▸ **Task goal**
The response must reproduce exactly every line of the material below holding the word "gates".

###

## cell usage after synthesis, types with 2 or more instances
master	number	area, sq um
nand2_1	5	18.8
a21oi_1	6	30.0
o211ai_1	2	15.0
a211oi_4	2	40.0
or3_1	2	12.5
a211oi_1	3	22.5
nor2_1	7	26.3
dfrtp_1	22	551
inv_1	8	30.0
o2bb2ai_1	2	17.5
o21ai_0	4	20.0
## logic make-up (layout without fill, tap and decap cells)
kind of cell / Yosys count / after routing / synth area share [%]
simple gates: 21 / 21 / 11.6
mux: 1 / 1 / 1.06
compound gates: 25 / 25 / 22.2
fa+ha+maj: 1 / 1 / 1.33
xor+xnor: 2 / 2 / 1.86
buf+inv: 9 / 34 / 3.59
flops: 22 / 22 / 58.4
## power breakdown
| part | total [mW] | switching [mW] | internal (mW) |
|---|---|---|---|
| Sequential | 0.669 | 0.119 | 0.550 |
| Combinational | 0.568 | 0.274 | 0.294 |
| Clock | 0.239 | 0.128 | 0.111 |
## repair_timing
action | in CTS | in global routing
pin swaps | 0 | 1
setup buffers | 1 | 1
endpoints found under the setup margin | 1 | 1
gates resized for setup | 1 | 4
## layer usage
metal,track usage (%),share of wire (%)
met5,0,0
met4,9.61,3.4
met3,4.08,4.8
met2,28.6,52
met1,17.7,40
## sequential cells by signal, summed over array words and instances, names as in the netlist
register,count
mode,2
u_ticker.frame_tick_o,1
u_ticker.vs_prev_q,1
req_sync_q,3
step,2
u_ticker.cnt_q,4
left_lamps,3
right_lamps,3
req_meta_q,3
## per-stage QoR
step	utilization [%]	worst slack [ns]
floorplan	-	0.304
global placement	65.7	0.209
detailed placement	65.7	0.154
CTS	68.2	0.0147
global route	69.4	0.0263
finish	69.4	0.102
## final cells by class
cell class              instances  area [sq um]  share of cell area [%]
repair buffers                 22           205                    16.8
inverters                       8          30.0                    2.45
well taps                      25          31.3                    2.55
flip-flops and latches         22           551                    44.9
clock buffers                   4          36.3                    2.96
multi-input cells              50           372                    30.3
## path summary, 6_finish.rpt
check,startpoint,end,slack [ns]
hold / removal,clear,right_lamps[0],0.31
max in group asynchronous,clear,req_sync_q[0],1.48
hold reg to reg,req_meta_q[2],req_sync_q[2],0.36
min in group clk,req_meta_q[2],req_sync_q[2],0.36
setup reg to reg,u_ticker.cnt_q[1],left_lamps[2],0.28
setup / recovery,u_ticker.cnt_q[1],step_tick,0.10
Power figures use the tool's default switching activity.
File: config.mk
export PLATFORM = sky130hd
export DESIGN_NAME = head_move_seq
export DESIGN_NICKNAME = d
export VERILOG_FILES = /design/src/rtl/head_move_seq.sv
export SDC_FILE = /design/constraint.sdc
export NUM_CORES = 1
export LEC_CHECK = 0
export ABC_AREA = 1
export CAP_MARGIN = 20
export CORE_UTILIZATION = 54
export DETAILED_ROUTE_END_ITERATION = 8
export PLACE_DENSITY = 0.87
export SLEW_MARGIN = 25
export SYNTH_ARGS = -nofsm -noshare
export SYNTH_HDL_FRONTEND = slang
export SYNTH_SLANG_ARGS = --single-unit
File: constraint.sdc
create_clock -name clk -period 3.7 [get_ports clk]
set_input_delay 0.555 -clock clk [delete_from_list [all_inputs] [get_ports clk]]
set_output_delay 0.555 -clock clk [all_outputs]
set_load 0.01 [all_outputs]
File: src/rtl/head_move_seq.sv
// -----------------------------------------------------------------------------
// head_move_seq
//
// Run-length head-move sequencer for the BeeF tape head. A move command
// (direction plus cell count) is accepted over a valid/ready handshake. The
// sequencer then steps the head pointer one cell per clock until the count is
// used up, and pulses done in the cycle where the final pointer is visible.
// The core controller can reload the head pointer or abort a move in flight.
//
// Optional build macro:
//   HEAD_BOUND_CHECK_EN - when defined, a step that would cross the tape end is
//                         suppressed. The move then ends with an aborted pulse
//                         and with wrapped set as a fault flag. When undefined,
//                         the pointer wraps modulo 2^HEAD_W and the move always
//                         completes.
//
// Ports:
//   clk           in   system clock, rising edge
//   reset         in   synchronous, active-high reset
//   cmd_valid     in   move command present
//   cmd_ready     out  command can be accepted (high only in IDLE)
//   cmd_dir       in   0 = right (+1, MVR), 1 = left (-1, MVL)
//   cmd_count     in   number of cells to move (CNT_W bits)
//   head_load     in   load head pointer from head_load_val (any state)
//   head_load_val in   value for head_load (HEAD_W bits)
//   abort         in   terminate the current move (ignored in IDLE)
//   head_ptr      out  registered head pointer / tape address
//   busy          out  high while a move is stepping
//   done          out  one-cycle pulse: move completed, head_ptr is final
//   aborted       out  one-cycle pulse: move ended by abort, load or bound fault
//   wrapped       out  sticky: current or last move crossed the tape end
// -----------------------------------------------------------------------------
module head_move_seq #(
   parameter int HEAD_W = 8,
   parameter int CNT_W  = 8
) (
   input  logic              clk,
   input  logic              reset,
   input  logic              cmd_valid,
   output logic              cmd_ready,
   input  logic              cmd_dir,
   input  logic [CNT_W-1:0]  cmd_count,
   input  logic              head_load,
   input  logic [HEAD_W-1:0] head_load_val,
   input  logic              abort,
   output logic [HEAD_W-1:0] head_ptr,
   output logic              busy,
   output logic              done,
   output logic              aborted,
   output logic              wrapped
);

   typedef enum logic {
      IDLE = 1'b0,
      MOVE = 1'b1
   } state_t;

   localparam logic [HEAD_W-1:0] PTR_MAX  = '1;
   localparam logic [HEAD_W-1:0] PTR_MIN  = '0;
   localparam logic [HEAD_W-1:0] PTR_ONE  = HEAD_W'(1);
   localparam logic [CNT_W-1:0]  CNT_ONE  = CNT_W'(1);
   localparam logic [CNT_W-1:0]  CNT_ZERO = '0;

   // Registered state and its next-state values.
   state_t            state_q,     state_d;
   logic [HEAD_W-1:0] ptr_d;
   logic [CNT_W-1:0]  remaining_q, remaining_d;
   logic              dir_q,       dir_d;
   logic              done_d;
   logic              aborted_d;
   logic              wrapped_d;

   // Helpers derived from the current state.
   logic              accept;
   logic              at_end;
   logic              bound_fault;
   logic [HEAD_W-1:0] step_ptr;

   assign cmd_ready = (state_q == IDLE);
   assign busy      = (state_q == MOVE);

   // A command is never taken on an edge where load or abort is asserted,
   // even though cmd_ready itself only reflects the state.
   assign accept = cmd_valid && cmd_ready && !head_load && !abort;

   // at_end: the next step in the latched direction would cross the tape end.
   assign at_end   = dir_q ? (head_ptr == PTR_MIN) : (head_ptr == PTR_MAX);
   assign step_ptr = dir_q ? (head_ptr - PTR_ONE) : (head_ptr + PTR_ONE);

`ifdef HEAD_BOUND_CHECK_EN
   assign bound_fault = at_end;
`else
   assign bound_fault = 1'b0;
`endif

   // NOTE: every output of this block gets a default before any branch, so no
   // path leaves a signal unassigned and no latch is inferred.
   always_comb begin
      state_d     = state_q;
      ptr_d       = head_ptr;
      remaining_d = remaining_q;
      dir_d       = dir_q;
      done_d      = 1'b0;
      aborted_d   = 1'b0;
      wrapped_d   = wrapped;

      if (head_load) begin
         // Load wins over abort, accept and step. Interrupting a move counts
         // as an abort; a load in IDLE is silent.
         ptr_d       = head_load_val;
         state_d     = IDLE;
         remaining_d = CNT_ZERO;
         aborted_d   = (state_q == MOVE);
      end else begin
         case (state_q)
            IDLE: begin
               if (accept) begin
                  dir_d     = cmd_dir;
                  wrapped_d = 1'b0;
                  if (cmd_count == CNT_ZERO) begin
                     // Zero-length move: nothing to step, report done at once.
                     done_d = 1'b1;
                  end else begin
                     remaining_d = cmd_count;
                     state_d     = MOVE;
                  end
               end
            end

            MOVE: begin
               if (abort) begin
                  // Pointer holds: no step on the abort edge.
                  state_d     = IDLE;
                  remaining_d = CNT_ZERO;
                  aborted_d   = 1'b1;
               end else if (bound_fault) begin
                  // Bounded build only: refuse to cross the tape end and flag it.
                  state_d     = IDLE;
                  remaining_d = CNT_ZERO;
                  aborted_d   = 1'b1;
                  wrapped_d   = 1'b1;
               end else begin
                  ptr_d       = step_ptr;
                  remaining_d = remaining_q - CNT_ONE;
                  if (at_end) begin
                     wrapped_d = 1'b1;
                  end
                  // Last step: done lines up with the final pointer value.
                  if (remaining_q == CNT_ONE) begin
                     state_d = IDLE;
                     done_d  = 1'b1;
                  end
               end
            end

            default: begin
               state_d     = IDLE;
               remaining_d = CNT_ZERO;
            end
         endcase
      end
   end

   // NOTE: state registers use non-blocking assignments so every register
   // samples the pre-edge values regardless of statement order.
   always_ff @(posedge clk) begin
      if (reset) begin
         state_q     <= IDLE;
         head_ptr    <= '0;
         remaining_q <= '0;
         dir_q       <= 1'b0;
         done        <= 1'b0;
         aborted     <= 1'b0;
         wrapped     <= 1'b0;
      end else begin
         state_q     <= state_d;
         head_ptr    <= ptr_d;
         remaining_q <= remaining_d;
         dir_q       <= dir_d;
         done        <= done_d;
         aborted     <= aborted_d;
         wrapped     <= wrapped_d;
      end
   end

endmodule
# After elaboration in Yosys (flattened, before gate mapping)
# Index checks and enable logic that the tools add are counted.
word_totals:
  regBits: 21
  elab_cells: 58
  out_inout_bits: 13
  in_bits: 22
op_classes:
  add_sub_neg: 3
  eq_ne: 7
  muxes: 26
  reduce_logical: 13
  bitwise_logic: 2
ops:
  columns: ["operator", "count"]
  rows:
  - ["8-bit two-way mux", 7]
  - ["8-bit logical NOT", 2]
  - ["8-bit one-hot mux with 2 select lines", 1]
  - ["8-bit by 1-bit subtractor with 8-bit output (second input constant)", 2]
  - ["1-bit two-way mux", 15]
  - ["8-bit by 1-bit adder with 8-bit output (second input constant)", 1]
  - ["8-bit by 1-bit == test with 1-bit output (second input constant)", 1]
  - ["8-bit == test (second input constant)", 1]
  - ["2-bit inequality test (second input constant)", 3]
  - ["1-bit one-hot mux with 2 select lines", 3]
  - ["2-bit by 1-bit inequality test with 1-bit output (second input constant)", 2]
  - ["2-bit AND reduction", 2]
  - ["4-bit AND reduction", 1]
  - ["1-bit logical AND", 3]
  - ["3-bit AND reduction", 1]
  - ["1-bit logical NOT", 2]
  - ["1-bit NOT", 2]
  - ["2-bit nonzero test", 1]
  - ["2-bit OR reduction", 1]

# Logic depth before layout (Yosys ltp)
# Gate-level depths: netlist (run 1).
depth:
  word_depth: 6
  mapped_depth: 9
  ltp_nobuf: 9

# Worst setup path before layout (run 1)
# No wires, ideal clock.
synth_path:
  kind: "register -> register"
  from: "register head_ptr[0]"
  to: "register head_ptr[4]"
  slack_ps: 2184
  arrival_time_ps: 1384
  required_time_ps: 3568
  path_buffers: 0
  synth_period_minus_slack_ps: 1516
  setup_time_ps: 132
  path_stages_with_launch: 8
  path_cell_list: "dfxtp_1 inv_1 fa_1 inv_1 a21oi_1 and2_1 o21ai_1 a21oi_1"
synth_via:
  elab_chain_len: 5
  elab_cells_between_ends: 6
  classes_between: "add/sub (2); mux (4)"
synth_lines:
  columns: ["item", "line_no", "source"]
  rows:
  - ["start: declaration", "46", "output logic [HEAD_W-1:0] head_ptr,"]
  - ["start signal: assignment", "177", "head_ptr <= ptr_d;"]
  - ["8-bit by 1-bit adder with 8-bit output / 8-bit by 1-bit subtractor with 8-bit output (equally long branches)", "88", "assign step_ptr = dir_q ? (head_ptr - PTR_ONE) : (head_ptr + PTR_ONE);"]
  - ["8-bit two-way mux (*)", "88", null]
  - ["8-bit two-way mux (*)", "131", "if (abort) begin"]
  - ["8-bit two-way mux (*)", "115", "case (state_q)"]
  - ["8-bit two-way mux (*)", "107", "if (head_load) begin"]
# Mark *: on every way between the ends. The rest lies on a longest branch, timed or not. The select of a mux whose other input is x is not followed.
# A chain may end at the register's enable or synchronous reset.

# Worst setup path in the final report (run 1)
layout_path:
  from: "register state_q, in the netlist busy"
  to: "output cmd_ready"
layout_via:
  elab_chain_len: 1
layout_lines:
  columns: ["item", "line_no", "source"]
  rows:
  - ["start: declaration", "65", "state_t state_q, state_d;"]
  - ["start signal: assignment", "176", "state_q <= state_d;"]
  - ["1-bit NOT", null, null]
  - ["end: declaration", "40", "output logic cmd_ready,"]
# Every way passes these cells.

###

▸ **The answer**
simple gates: 21 / 21 / 11.6
compound gates: 25 / 25 / 22.2
gates resized for setup | 1 | 4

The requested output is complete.